Exercise input: Begin

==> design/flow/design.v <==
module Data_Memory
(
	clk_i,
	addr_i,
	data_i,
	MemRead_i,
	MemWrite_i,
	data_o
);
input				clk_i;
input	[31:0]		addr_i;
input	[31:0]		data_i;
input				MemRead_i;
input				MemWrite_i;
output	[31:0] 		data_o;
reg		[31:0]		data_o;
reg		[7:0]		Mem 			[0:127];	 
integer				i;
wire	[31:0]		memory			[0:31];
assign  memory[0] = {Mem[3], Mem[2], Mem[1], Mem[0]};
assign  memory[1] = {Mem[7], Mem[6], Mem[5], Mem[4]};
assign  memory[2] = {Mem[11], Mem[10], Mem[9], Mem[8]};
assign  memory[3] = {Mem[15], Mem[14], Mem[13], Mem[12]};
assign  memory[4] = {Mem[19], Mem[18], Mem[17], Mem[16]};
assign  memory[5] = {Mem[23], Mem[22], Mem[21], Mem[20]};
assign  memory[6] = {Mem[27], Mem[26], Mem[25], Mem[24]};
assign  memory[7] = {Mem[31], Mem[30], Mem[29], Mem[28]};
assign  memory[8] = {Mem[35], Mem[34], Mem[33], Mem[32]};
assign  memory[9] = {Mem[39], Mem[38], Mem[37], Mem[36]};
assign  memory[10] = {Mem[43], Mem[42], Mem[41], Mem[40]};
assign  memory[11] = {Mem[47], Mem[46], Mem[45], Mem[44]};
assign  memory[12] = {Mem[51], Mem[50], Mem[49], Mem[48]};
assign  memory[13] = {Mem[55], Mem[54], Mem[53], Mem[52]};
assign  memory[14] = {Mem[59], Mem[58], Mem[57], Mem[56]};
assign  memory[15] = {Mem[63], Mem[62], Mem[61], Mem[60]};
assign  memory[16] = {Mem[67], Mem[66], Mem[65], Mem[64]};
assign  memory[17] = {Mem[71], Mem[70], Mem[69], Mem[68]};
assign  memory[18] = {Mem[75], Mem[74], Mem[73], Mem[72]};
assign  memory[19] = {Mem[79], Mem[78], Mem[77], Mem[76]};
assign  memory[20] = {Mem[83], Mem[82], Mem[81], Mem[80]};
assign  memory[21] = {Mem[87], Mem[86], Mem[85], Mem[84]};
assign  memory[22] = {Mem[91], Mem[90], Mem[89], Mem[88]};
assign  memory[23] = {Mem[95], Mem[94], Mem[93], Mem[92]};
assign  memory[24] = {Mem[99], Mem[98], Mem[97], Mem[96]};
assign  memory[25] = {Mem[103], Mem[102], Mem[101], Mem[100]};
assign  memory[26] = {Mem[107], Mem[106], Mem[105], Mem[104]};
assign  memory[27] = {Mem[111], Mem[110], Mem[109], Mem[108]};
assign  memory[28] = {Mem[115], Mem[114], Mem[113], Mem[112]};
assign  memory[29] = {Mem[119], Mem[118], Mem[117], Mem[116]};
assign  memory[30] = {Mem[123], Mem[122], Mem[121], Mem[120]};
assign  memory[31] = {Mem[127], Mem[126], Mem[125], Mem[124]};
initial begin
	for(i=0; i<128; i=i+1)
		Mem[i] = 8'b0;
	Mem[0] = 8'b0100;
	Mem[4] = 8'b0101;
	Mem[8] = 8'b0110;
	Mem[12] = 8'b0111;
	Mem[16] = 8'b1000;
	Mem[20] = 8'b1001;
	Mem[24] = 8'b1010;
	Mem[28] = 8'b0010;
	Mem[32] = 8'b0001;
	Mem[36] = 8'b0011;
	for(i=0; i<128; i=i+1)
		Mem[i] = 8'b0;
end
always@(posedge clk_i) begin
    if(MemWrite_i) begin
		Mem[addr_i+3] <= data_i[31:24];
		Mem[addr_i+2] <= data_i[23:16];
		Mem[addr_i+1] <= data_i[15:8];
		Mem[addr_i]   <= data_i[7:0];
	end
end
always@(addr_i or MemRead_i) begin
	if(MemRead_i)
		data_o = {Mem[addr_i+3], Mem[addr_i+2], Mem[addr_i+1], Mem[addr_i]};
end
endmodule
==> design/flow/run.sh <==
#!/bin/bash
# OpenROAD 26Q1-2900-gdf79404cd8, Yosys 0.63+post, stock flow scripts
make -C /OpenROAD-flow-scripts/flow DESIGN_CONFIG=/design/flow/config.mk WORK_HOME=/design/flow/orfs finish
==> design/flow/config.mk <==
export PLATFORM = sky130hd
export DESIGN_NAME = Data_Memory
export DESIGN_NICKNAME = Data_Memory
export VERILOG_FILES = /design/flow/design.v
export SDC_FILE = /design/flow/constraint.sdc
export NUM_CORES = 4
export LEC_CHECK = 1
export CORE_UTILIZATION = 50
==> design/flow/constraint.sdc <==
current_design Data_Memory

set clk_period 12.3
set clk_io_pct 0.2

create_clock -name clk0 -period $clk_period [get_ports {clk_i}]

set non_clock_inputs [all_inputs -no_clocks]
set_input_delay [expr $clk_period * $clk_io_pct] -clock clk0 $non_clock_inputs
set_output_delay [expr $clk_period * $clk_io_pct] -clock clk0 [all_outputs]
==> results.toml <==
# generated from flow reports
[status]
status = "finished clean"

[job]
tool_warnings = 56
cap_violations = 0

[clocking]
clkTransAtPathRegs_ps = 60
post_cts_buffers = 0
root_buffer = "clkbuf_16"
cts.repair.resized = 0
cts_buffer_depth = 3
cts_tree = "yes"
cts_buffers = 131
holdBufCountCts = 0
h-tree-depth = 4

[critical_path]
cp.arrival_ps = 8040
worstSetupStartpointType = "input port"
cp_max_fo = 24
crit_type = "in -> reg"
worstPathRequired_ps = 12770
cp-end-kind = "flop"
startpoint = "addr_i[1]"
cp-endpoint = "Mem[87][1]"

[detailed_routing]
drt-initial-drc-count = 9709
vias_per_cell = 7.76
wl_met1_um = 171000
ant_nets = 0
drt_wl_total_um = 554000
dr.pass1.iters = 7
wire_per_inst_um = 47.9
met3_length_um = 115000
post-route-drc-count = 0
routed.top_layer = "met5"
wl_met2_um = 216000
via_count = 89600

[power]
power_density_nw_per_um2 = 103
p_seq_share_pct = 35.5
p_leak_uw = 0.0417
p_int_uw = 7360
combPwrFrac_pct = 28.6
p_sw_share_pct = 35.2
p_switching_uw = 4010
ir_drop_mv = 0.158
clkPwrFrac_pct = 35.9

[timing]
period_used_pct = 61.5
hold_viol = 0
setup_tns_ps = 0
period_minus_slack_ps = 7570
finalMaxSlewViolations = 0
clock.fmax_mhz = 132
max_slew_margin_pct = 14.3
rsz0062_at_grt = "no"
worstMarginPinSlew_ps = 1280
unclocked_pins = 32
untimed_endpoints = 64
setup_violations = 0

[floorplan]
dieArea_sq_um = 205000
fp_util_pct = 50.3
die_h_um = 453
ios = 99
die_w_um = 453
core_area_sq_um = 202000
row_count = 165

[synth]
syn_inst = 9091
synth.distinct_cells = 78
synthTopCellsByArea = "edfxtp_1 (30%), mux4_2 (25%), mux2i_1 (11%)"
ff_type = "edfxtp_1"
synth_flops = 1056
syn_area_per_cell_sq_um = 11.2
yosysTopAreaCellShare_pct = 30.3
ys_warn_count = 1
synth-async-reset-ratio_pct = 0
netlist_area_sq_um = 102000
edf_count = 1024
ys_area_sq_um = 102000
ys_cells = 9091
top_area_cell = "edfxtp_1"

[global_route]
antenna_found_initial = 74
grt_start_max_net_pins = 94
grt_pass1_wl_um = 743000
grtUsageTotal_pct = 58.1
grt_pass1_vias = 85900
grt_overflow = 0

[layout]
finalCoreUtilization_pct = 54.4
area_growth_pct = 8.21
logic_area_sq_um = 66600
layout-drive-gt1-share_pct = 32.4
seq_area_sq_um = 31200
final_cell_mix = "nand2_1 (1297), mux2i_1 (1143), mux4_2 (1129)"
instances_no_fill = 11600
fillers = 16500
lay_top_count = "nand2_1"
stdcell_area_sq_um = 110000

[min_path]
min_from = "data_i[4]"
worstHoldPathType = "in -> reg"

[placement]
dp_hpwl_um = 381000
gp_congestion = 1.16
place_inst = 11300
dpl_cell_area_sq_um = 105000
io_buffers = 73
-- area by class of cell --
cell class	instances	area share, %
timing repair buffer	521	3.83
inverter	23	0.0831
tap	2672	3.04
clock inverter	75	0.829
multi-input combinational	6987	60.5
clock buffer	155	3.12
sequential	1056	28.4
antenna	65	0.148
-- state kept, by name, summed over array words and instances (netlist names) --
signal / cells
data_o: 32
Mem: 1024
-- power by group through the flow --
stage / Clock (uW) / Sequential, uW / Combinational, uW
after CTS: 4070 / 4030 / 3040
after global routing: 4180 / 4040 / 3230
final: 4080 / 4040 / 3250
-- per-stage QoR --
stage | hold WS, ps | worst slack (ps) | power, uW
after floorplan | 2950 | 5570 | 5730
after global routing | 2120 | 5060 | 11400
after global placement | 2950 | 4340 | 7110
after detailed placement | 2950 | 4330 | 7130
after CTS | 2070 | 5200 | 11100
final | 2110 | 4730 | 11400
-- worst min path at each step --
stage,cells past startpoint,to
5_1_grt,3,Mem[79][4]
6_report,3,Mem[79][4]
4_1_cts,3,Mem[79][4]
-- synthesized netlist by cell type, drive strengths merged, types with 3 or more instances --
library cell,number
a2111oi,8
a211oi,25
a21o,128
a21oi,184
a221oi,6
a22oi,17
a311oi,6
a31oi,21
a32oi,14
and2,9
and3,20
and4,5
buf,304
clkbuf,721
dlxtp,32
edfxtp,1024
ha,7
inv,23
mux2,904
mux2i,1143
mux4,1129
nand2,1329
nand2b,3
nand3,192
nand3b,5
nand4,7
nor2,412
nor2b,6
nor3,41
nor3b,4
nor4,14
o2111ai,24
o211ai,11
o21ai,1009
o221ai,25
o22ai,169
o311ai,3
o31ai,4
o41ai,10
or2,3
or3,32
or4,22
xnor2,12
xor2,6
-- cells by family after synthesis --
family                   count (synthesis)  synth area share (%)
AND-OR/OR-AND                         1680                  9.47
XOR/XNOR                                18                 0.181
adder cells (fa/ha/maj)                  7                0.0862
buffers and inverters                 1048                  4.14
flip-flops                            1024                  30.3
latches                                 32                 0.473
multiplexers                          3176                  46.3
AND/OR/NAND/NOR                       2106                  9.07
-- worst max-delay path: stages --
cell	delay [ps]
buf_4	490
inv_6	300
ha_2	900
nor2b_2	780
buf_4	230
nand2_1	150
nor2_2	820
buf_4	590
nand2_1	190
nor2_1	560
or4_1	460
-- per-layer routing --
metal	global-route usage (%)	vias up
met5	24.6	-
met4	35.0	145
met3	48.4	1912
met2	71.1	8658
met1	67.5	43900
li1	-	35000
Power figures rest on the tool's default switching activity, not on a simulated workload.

Exercise input: End

To do: Go to the line with "period_used_pct = 61.5" in the entries above and repeat every line from there through the line with "place_inst = 11300", exactly and with no other text.

Problem solution:
period_used_pct = 61.5
hold_viol = 0
setup_tns_ps = 0
period_minus_slack_ps = 7570
finalMaxSlewViolations = 0
clock.fmax_mhz = 132
max_slew_margin_pct = 14.3
rsz0062_at_grt = "no"
worstMarginPinSlew_ps = 1280
unclocked_pins = 32
untimed_endpoints = 64
setup_violations = 0

[floorplan]
dieArea_sq_um = 205000
fp_util_pct = 50.3
die_h_um = 453
ios = 99
die_w_um = 453
core_area_sq_um = 202000
row_count = 165

[synth]
syn_inst = 9091
synth.distinct_cells = 78
synthTopCellsByArea = "edfxtp_1 (30%), mux4_2 (25%), mux2i_1 (11%)"
ff_type = "edfxtp_1"
synth_flops = 1056
syn_area_per_cell_sq_um = 11.2
yosysTopAreaCellShare_pct = 30.3
ys_warn_count = 1
synth-async-reset-ratio_pct = 0
netlist_area_sq_um = 102000
edf_count = 1024
ys_area_sq_um = 102000
ys_cells = 9091
top_area_cell = "edfxtp_1"

[global_route]
antenna_found_initial = 74
grt_start_max_net_pins = 94
grt_pass1_wl_um = 743000
grtUsageTotal_pct = 58.1
grt_pass1_vias = 85900
grt_overflow = 0

[layout]
finalCoreUtilization_pct = 54.4
area_growth_pct = 8.21
logic_area_sq_um = 66600
layout-drive-gt1-share_pct = 32.4
seq_area_sq_um = 31200
final_cell_mix = "nand2_1 (1297), mux2i_1 (1143), mux4_2 (1129)"
instances_no_fill = 11600
fillers = 16500
lay_top_count = "nand2_1"
stdcell_area_sq_um = 110000

[min_path]
min_from = "data_i[4]"
worstHoldPathType = "in -> reg"

[placement]
dp_hpwl_um = 381000
gp_congestion = 1.16
place_inst = 11300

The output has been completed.